*Task*
Collect every line of the records below that contains the word "qbit".

*Records provided*
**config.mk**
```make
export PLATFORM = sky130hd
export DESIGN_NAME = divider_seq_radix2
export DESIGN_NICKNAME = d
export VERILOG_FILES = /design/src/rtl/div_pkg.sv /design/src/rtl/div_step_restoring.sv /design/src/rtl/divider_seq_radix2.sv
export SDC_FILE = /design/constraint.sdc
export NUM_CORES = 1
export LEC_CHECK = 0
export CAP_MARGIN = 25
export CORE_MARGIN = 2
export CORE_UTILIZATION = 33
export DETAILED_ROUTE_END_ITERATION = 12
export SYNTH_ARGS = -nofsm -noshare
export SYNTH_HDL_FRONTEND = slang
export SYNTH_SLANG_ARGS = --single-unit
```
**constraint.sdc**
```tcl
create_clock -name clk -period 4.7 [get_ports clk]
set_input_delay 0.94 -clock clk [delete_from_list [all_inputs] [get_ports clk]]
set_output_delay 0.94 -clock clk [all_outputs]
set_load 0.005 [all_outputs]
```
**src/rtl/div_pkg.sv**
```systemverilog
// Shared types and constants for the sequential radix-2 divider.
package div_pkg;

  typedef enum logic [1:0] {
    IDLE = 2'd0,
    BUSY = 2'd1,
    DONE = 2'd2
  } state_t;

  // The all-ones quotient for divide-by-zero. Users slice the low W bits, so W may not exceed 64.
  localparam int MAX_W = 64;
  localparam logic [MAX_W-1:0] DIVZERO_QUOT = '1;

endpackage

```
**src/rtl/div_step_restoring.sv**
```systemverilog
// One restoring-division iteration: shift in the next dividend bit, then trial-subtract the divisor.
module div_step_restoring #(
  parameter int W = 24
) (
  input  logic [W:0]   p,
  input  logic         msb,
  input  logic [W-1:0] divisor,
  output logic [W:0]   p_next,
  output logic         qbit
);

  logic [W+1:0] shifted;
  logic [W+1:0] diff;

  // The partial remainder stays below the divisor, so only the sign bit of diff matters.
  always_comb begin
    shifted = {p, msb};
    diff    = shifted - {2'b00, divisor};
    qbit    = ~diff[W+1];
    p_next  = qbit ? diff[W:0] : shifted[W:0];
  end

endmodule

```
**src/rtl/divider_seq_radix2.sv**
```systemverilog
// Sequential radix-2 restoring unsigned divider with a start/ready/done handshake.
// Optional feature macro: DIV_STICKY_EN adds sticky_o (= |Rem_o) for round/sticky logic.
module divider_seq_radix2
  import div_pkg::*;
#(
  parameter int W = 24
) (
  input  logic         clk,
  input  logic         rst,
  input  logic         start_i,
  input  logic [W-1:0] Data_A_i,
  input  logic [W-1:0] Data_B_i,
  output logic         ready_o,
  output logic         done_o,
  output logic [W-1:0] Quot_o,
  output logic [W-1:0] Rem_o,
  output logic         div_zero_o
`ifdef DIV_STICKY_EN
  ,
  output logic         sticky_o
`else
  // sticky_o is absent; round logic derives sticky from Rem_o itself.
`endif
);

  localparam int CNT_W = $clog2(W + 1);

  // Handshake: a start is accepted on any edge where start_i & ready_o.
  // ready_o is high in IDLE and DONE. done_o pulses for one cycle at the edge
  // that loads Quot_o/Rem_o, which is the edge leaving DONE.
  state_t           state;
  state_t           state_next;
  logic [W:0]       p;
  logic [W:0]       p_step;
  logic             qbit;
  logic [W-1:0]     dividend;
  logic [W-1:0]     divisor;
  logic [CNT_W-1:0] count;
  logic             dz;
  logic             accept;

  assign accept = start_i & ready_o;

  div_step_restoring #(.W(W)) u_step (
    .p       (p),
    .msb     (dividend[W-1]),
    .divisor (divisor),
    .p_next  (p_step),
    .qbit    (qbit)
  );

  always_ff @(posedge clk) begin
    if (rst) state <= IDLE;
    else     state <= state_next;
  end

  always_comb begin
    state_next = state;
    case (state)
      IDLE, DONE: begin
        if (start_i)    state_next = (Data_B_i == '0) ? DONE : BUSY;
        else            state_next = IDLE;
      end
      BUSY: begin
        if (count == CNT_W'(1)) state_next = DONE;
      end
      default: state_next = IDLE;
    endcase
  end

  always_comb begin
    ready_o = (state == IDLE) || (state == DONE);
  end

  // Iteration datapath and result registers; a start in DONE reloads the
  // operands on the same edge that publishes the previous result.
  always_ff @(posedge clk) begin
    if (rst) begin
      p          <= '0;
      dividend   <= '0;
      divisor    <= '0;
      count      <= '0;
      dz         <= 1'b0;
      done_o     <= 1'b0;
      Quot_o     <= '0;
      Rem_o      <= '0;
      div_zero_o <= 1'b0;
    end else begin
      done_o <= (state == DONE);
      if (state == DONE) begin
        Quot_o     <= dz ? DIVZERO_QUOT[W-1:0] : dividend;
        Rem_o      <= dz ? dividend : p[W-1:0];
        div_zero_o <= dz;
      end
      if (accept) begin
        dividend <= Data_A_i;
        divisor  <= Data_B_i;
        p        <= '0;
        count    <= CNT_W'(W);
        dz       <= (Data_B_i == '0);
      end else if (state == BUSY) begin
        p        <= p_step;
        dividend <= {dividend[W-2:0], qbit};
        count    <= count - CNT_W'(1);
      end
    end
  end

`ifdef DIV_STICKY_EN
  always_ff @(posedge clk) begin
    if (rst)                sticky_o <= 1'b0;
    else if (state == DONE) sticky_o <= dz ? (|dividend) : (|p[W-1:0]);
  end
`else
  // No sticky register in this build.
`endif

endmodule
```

*Final answer*
  output logic         qbit
    qbit    = ~diff[W+1];
    p_next  = qbit ? diff[W:0] : shifted[W:0];
  logic             qbit;
    .qbit    (qbit)
        dividend <= {dividend[W-2:0], qbit};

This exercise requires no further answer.